(Collected data)
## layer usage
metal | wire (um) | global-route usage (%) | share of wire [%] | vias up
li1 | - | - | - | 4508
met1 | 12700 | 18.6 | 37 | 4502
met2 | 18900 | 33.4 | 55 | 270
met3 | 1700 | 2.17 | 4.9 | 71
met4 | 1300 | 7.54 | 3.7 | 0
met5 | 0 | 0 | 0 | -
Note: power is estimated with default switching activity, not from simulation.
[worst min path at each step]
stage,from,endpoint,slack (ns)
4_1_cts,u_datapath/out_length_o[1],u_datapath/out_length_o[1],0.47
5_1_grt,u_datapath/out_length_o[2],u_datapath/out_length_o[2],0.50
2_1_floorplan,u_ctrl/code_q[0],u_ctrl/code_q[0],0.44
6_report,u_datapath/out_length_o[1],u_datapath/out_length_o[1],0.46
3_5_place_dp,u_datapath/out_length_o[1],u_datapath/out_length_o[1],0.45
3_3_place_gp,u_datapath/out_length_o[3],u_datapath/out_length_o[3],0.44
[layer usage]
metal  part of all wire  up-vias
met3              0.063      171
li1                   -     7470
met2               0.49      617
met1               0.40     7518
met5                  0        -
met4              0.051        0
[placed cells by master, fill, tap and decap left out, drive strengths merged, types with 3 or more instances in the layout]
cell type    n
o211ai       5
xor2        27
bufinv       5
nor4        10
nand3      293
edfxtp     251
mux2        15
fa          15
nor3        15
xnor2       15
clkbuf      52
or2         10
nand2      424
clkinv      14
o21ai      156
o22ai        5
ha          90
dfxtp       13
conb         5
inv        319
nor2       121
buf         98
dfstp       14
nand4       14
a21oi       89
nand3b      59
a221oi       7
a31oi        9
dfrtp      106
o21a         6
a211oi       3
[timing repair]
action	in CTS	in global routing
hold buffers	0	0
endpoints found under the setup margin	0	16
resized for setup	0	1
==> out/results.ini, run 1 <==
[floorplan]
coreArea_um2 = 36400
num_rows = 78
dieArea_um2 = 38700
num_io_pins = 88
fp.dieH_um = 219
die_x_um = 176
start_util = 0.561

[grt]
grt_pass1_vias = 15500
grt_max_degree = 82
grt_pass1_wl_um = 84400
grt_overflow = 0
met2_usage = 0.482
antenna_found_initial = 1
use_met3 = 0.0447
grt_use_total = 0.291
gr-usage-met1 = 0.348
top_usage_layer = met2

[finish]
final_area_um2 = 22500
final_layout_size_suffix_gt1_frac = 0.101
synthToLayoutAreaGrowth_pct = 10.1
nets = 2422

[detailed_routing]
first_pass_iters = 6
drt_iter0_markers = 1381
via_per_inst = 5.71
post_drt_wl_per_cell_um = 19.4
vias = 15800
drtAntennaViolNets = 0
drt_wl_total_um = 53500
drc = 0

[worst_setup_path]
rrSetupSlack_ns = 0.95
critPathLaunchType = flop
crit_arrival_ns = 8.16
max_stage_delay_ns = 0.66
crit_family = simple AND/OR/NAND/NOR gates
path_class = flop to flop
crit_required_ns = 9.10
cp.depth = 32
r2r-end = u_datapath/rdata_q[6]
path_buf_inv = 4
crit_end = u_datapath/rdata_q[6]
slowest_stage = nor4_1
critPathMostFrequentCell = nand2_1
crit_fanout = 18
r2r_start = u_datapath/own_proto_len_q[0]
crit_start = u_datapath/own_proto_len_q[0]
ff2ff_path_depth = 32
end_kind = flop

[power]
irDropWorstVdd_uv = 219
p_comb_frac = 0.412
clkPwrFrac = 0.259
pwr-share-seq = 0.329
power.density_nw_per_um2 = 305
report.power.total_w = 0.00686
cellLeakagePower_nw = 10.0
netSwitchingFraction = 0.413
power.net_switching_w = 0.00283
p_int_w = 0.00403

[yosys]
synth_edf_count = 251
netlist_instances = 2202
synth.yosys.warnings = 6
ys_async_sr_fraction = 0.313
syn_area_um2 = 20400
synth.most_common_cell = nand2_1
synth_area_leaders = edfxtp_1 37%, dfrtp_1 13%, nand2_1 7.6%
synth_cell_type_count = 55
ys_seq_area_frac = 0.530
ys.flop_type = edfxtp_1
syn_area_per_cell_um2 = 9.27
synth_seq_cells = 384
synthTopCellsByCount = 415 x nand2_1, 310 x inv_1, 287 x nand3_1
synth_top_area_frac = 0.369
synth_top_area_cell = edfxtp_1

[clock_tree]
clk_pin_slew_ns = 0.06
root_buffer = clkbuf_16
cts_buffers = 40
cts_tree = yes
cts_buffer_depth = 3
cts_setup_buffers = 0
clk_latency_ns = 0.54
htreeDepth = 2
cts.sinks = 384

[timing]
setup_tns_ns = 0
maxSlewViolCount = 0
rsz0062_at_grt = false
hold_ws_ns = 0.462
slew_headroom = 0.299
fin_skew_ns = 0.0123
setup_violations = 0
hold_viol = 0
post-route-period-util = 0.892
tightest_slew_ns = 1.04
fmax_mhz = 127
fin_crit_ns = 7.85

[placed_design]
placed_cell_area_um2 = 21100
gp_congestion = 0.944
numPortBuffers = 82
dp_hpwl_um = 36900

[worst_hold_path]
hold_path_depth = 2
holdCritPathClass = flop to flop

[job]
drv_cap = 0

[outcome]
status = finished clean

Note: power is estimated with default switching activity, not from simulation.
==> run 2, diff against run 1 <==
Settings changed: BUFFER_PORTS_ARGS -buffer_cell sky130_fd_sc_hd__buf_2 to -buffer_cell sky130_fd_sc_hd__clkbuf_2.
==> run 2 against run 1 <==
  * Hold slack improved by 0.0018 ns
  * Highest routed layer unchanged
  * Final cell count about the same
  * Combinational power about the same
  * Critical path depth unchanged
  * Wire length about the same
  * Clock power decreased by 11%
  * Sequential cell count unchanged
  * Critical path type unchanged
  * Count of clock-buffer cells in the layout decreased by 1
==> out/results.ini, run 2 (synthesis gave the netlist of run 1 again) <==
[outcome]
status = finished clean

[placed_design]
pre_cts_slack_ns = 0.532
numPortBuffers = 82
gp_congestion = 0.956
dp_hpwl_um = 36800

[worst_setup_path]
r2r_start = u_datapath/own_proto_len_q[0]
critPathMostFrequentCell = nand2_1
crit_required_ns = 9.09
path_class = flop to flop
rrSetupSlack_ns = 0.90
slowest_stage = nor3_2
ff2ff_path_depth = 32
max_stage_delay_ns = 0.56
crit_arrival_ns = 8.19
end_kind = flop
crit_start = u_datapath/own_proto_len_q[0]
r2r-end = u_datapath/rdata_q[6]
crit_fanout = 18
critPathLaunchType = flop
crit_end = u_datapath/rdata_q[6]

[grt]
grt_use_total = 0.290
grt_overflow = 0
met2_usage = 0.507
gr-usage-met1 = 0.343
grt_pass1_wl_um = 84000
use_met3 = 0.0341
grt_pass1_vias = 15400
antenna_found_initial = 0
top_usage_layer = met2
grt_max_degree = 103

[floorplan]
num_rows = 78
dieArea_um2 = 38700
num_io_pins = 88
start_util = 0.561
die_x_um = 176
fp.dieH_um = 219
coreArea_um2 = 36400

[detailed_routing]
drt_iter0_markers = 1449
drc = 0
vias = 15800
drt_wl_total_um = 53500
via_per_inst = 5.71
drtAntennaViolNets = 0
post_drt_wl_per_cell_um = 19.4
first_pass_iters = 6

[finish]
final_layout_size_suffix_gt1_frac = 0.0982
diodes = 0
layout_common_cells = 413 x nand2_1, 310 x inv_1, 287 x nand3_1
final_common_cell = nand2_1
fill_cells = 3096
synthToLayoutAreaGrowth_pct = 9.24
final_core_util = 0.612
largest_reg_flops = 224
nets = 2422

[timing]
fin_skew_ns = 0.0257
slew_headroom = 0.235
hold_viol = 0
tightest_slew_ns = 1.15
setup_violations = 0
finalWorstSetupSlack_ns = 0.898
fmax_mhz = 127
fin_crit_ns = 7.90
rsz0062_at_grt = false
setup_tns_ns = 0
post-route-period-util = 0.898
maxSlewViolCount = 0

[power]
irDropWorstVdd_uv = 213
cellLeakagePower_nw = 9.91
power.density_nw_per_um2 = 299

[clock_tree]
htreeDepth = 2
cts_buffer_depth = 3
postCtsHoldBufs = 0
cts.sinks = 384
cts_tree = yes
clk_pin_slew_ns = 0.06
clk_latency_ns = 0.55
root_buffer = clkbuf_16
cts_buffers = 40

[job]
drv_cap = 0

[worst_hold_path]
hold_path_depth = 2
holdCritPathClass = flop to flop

# [Exercise description]
Across the records, count the lines that contain the word "metal" and give that figure alone.

# [Written reply]
2